**REQUIREMENT**:
Filter the entries for the word "else". Copy each line in which it occurs.

(SOURCE INFORMATION)

==> inputs of 12-01 <==
==> flow/design.v <==
module contador_de_programa(
    input  wire       clk,
    input  wire       reset,
    input  wire [6:0] cantidad_instrucciones,
    output reg  [1:0] fase,
    output reg  [6:0] o_contador,
    output reg        done
);
wire [6:0] siguiente = o_contador + 7'd1;
always @(posedge clk) begin
    if (reset) begin
        fase       <= 2'd0;
        o_contador <= 7'd0;
        done       <= (cantidad_instrucciones == 7'd0);
    end else if (!done) begin
        if (fase == 2'd2) begin
            fase       <= 2'd0;
            o_contador <= siguiente;
            if (siguiente == cantidad_instrucciones)
                done <= 1'b1;
        end else begin
            fase <= fase + 2'd1;
        end
    end
end
endmodule
module unidad_control
(
    input  [3:0] instruction,
    output reg       write_enable_RB,
    output reg       read_ram,
    output reg       write_ram,
    output reg [3:0] alu_opcode,
    output reg       valido
);
always @* begin
    write_enable_RB = 1'b0;
    read_ram        = 1'b0;
    write_ram       = 1'b0;
    alu_opcode      = 4'b0000;
    valido          = 1'b1;
    case (instruction)
        4'b0000: begin write_enable_RB = 1'b1; alu_opcode = 4'b0000; end  
        4'b0001: begin write_enable_RB = 1'b1; alu_opcode = 4'b0001; end  
        4'b0010: begin write_enable_RB = 1'b1; alu_opcode = 4'b0010; end  
        4'b0011: begin write_enable_RB = 1'b1; alu_opcode = 4'b0110; end  
        4'b0100: begin write_enable_RB = 1'b1; alu_opcode = 4'b0111; end  
        4'b0101: begin write_enable_RB = 1'b1; alu_opcode = 4'b1100; end  
        4'b0110: write_ram = 1'b1;                                         
        4'b0111: read_ram  = 1'b1;                                         
        default: valido = 1'b0;                                            
    endcase
end
endmodule
module alu(
    input  [3:0]      op,
    input  [31:0]     din1_alu,
    input  [31:0]     din2_alu,
    output reg [31:0] result_alu
);
always @* begin
    case (op)
        4'b0000: result_alu = din1_alu & din2_alu;
        4'b0001: result_alu = din1_alu | din2_alu;
        4'b0010: result_alu = din1_alu + din2_alu;
        4'b0110: result_alu = din1_alu - din2_alu;
        4'b0111: result_alu = (din1_alu < din2_alu) ? 32'd1 : 32'd0;
        4'b1100: result_alu = ~(din1_alu | din2_alu);
        default: result_alu = 32'd0;
    endcase
end
endmodule
module banco_de_registros(
    input  wire        clk,
    input  wire        reset,
    input  wire [4:0]  read_address_1,
    input  wire [4:0]  read_address_2,
    input  wire [4:0]  write_address,
    input  wire [31:0] data_write,
    input  wire        write_enable,
    output wire [31:0] data_register_1,
    output wire [31:0] data_register_2
);
reg [31:0] mem [0:31];
function [31:0] valor_inicial(input [4:0] r);
    case (r)
        5'd0:  valor_inicial = 32'h000000DE;
        5'd1:  valor_inicial = 32'h0000006F;
        5'd2:  valor_inicial = 32'h00000064;
        5'd3:  valor_inicial = 32'h000000C8;
        5'd7:  valor_inicial = 32'h00000014;
        5'd8:  valor_inicial = 32'h00000015;
        5'd9:  valor_inicial = 32'h00000016;
        5'd10: valor_inicial = 32'h00000052;
        5'd11: valor_inicial = 32'h0000001B;
        5'd12: valor_inicial = 32'h7FFFFFF3;
        5'd16: valor_inicial = 32'h00000017;
        5'd17: valor_inicial = 32'h00000018;
        5'd18: valor_inicial = 32'h00000019;
        default: valor_inicial = 32'h00000000;
    endcase
endfunction
integer i;
always @(posedge clk) begin
    if (reset) begin
        for (i = 0; i < 32; i = i + 1)
            mem[i] <= valor_inicial(i[4:0]);
    end else if (write_enable) begin
        mem[write_address] <= data_write;
    end
end
assign data_register_1 = mem[read_address_1];
assign data_register_2 = mem[read_address_2];
endmodule
module ram(
    input  wire        clk,
    input  wire [31:0] address,
    input  wire [31:0] din,
    input  wire        write_enable,
    output wire [31:0] dout
);
reg [31:0] mem [0:31];
always @(posedge clk) begin
    if (write_enable)
        mem[address[4:0]] <= din;
end
assign dout = mem[address[4:0]];
endmodule
module jericalla_evolucion(
    input  wire        clk,
    input  wire        reset,
    input  wire [6:0]  cantidad_instrucciones,
    output wire [6:0]  imem_addr,
    input  wire [18:0] imem_data,
    output reg  [31:0] data_out,
    output reg         zf,
    output reg         valid,
    output wire        done
);
wire [1:0] fase;
wire [6:0] pc;
contador_de_programa contador_de_programa_inst(
    .clk(clk),
    .reset(reset),
    .cantidad_instrucciones(cantidad_instrucciones),
    .fase(fase),
    .o_contador(pc),
    .done(done)
);
assign imem_addr = pc;
wire       cu_we_rb, cu_read_ram, cu_write_ram, cu_valido;
wire [3:0] cu_alu_opcode;
unidad_control unidad_control_inst(
    .instruction(imem_data[18:15]),
    .write_enable_RB(cu_we_rb),
    .read_ram(cu_read_ram),
    .write_ram(cu_write_ram),
    .alu_opcode(cu_alu_opcode),
    .valido(cu_valido)
);
wire [31:0] rb_dr1, rb_dr2;
reg  [31:0] resultado;
reg        b1_we_rb, b1_read_ram, b1_write_ram, b1_valido;
reg [3:0]  b1_alu_opcode;
reg [4:0]  b1_rd;
reg [31:0] b1_dr1, b1_dr2;
reg        b2_we_rb, b2_valido;
reg [4:0]  b2_rd;
wire activo = !done;
banco_de_registros banco_de_registros_inst(
    .clk(clk),
    .reset(reset),
    .read_address_1(imem_data[9:5]),
    .read_address_2(imem_data[4:0]),
    .write_address(b2_rd),
    .data_write(resultado),
    .write_enable(activo && fase == 2'd2 && b2_we_rb),
    .data_register_1(rb_dr1),
    .data_register_2(rb_dr2)
);
wire [31:0] alu_result;
alu alu_inst(
    .op(b1_alu_opcode),
    .din1_alu(b1_dr1),
    .din2_alu(b1_dr2),
    .result_alu(alu_result)
);
wire [31:0] ram_dout;
ram ram_inst(
    .clk(clk),
    .address(b1_dr1),
    .din(b1_dr2),
    .write_enable(activo && fase == 2'd1 && b1_write_ram),
    .dout(ram_dout)
);
always @(posedge clk) begin
    if (reset) begin
        b1_we_rb  <= 1'b0;
        b1_read_ram <= 1'b0;
        b1_write_ram <= 1'b0;
        b1_valido <= 1'b0;
        b2_we_rb  <= 1'b0;
        b2_valido <= 1'b0;
        valid     <= 1'b0;
        zf        <= 1'b0;
    end else begin
        valid <= 1'b0;
        if (activo) begin
            case (fase)
                2'd0: begin
                    b1_we_rb      <= cu_we_rb;
                    b1_read_ram   <= cu_read_ram;
                    b1_write_ram  <= cu_write_ram;
                    b1_valido     <= cu_valido;
                    b1_alu_opcode <= cu_alu_opcode;
                    b1_rd         <= imem_data[14:10];
                    b1_dr1        <= rb_dr1;
                    b1_dr2        <= rb_dr2;
                end
                2'd1: begin
                    b2_we_rb  <= b1_we_rb;
                    b2_valido <= b1_valido;
                    b2_rd     <= b1_rd;
                    if (b1_read_ram)
                        resultado <= ram_dout;
                    else if (b1_write_ram)
                        resultado <= b1_dr2;
                    else
                        resultado <= alu_result;
                end
                default: begin
                    valid    <= b2_valido;
                    data_out <= resultado;
                    if (b2_we_rb)
                        zf <= (resultado == 32'd0);
                end
            endcase
        end
    end
end
endmodule
==> flow/run.sh <==
#!/bin/bash
# the make line also repeats each setting of config.mk as NAME=value (left out here)
make -C /OpenROAD-flow-scripts/flow DESIGN_CONFIG=/design/flow/config.mk WORK_HOME=/design/flow/orfs CLKGATE_MAP_FILE= finish
==> flow/config.mk <==
export PLATFORM = sky130hd
export DESIGN_NAME = jericalla_evolucion
export DESIGN_NICKNAME = jericalla_evolucion
export VERILOG_FILES = /design/flow/design.v
export SDC_FILE = /design/flow/constraint.sdc
export NUM_CORES = 4
export LEC_CHECK = 0
export CAP_MARGIN = 20
export CORE_MARGIN = 2
export CORE_UTILIZATION = 40
export CTS_CLUSTER_DIAMETER = 155
export HOLD_SLACK_MARGIN = 0.18
export PLACE_DENSITY_LB_ADDON = 0.07
export SLEW_MARGIN = 20
export TNS_END_PERCENT = 95
==> flow/constraint.sdc <==
create_clock -name core_clock -period 3.52 [get_ports {clk}]
set_input_delay 0.7040 -clock core_clock [delete_from_list [all_inputs] [get_ports {clk}]]
set_output_delay 0.7040 -clock core_clock [all_outputs]
set_load 0.01 [all_outputs]
==> 05-15 (differences from 12-01) <==
- CORE_UTILIZATION: 40 -> 72
- CTS_CLUSTER_DIAMETER: 155 -> 366
- CTS_CLUSTER_SIZE: not set -> 13
- HOLD_SLACK_MARGIN: 0.18 -> not set
- PLACE_DENSITY_LB_ADDON: 0.07 -> not set
- TNS_END_PERCENT: 95 -> not set
==> flow/constraint.sdc (replaced) <==
create_clock -name core_clock -period 3.11 [get_ports {clk}]
set_input_delay 0.6220 -clock core_clock [delete_from_list [all_inputs] [get_ports {clk}]]
set_output_delay 0.6220 -clock core_clock [all_outputs]
set_load 0.01 [all_outputs]
==> 03-28 (differences from 12-01) <==
- ABC_AREA: not set -> 1
- CORE_UTILIZATION: 40 -> 72
- CTS_CLUSTER_DIAMETER: 155 -> not set
- CTS_CLUSTER_SIZE: not set -> 87
- HOLD_SLACK_MARGIN: 0.18 -> not set
- PLACE_DENSITY_LB_ADDON: 0.07 -> 0.2
- TNS_END_PERCENT: 95 -> not set
==> flow/constraint.sdc (replaced) <==
create_clock -name core_clock -period 3.11 [get_ports {clk}]
set_input_delay 0.6220 -clock core_clock [delete_from_list [all_inputs] [get_ports {clk}]]
set_output_delay 0.6220 -clock core_clock [all_outputs]
set_load 0.01 [all_outputs]
==> ci_impl_report.md <==
### Metrics collected by this job

| Metric | Value |
|---|---|
| Tap cells | `3402` |
| Synth cell count leaders | `2190 x edfxtp_1, 906 x mux4_2, 874 x and2_1` |
| Met1 Usage GRT | `35.0%` |
| Endpoint, Worst Hold | `b1_rd[2]` |
| WL met1 | `about 140000 um` |
| # clk buffers | `309` |
| Family with the most delay on the worst path | `AND-OR/OR-AND gates` |
| Outcome | `complete, no violations` |
| Min Hold Slack | `between 0.3 and 0.4 ns` |
Source of the figures above: 12-01

==> ci_impl_report.md <==
### Metrics collected by this job

| Metric | Value |
|---|---|
| # clk buffers | `about 270` |
| Worst setup margin | `-0.131 ns` |
| Endpoint, Worst Hold | `b1_rd[3]` |
| Family with the most delay on the worst path | `simple AND/OR/NAND/NOR gates` |
| Outcome | `finished with violations` |
| Fail Reasons | `negative setup slack` |
| Setup-failing EPs final | `4` |
| WL met1 | `115000 um` |
| Tap cells | `1890` |
| Min Hold Slack | `about 0.29 ns` |
Source of the figures above: 03-28

==> ci_impl_report.md <==
### Metrics collected by this job

| Metric | Value |
|---|---|
| Worst setup margin | `-0.234 ns` |
| # clk buffers | `213` |
| Synth cell count leaders | `2190 x edfxtp_1, 906 x mux4_2, 874 x and2_1` |
| Fail Reasons | `negative setup slack` |
| Synth cell types | `86` |
| Min Hold Slack | `0.287 ns` |
| WL met1 | `about 100000 um` |
| Final Hold Viols | `0` |
| Setup-failing EPs final | `approximately 96` |
| Family with the most delay on the worst path | `AND-OR/OR-AND gates` |
| Tap cells | `~1900` |
| Outcome | `finished with violations` |
Source of the figures above: 05-15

(End SOURCE INFORMATION)

**RESULT FOR THIS TASK**:
    end else if (!done) begin
        end else begin
    end else if (write_enable) begin
    end else begin
                    else if (b1_write_ram)
                    else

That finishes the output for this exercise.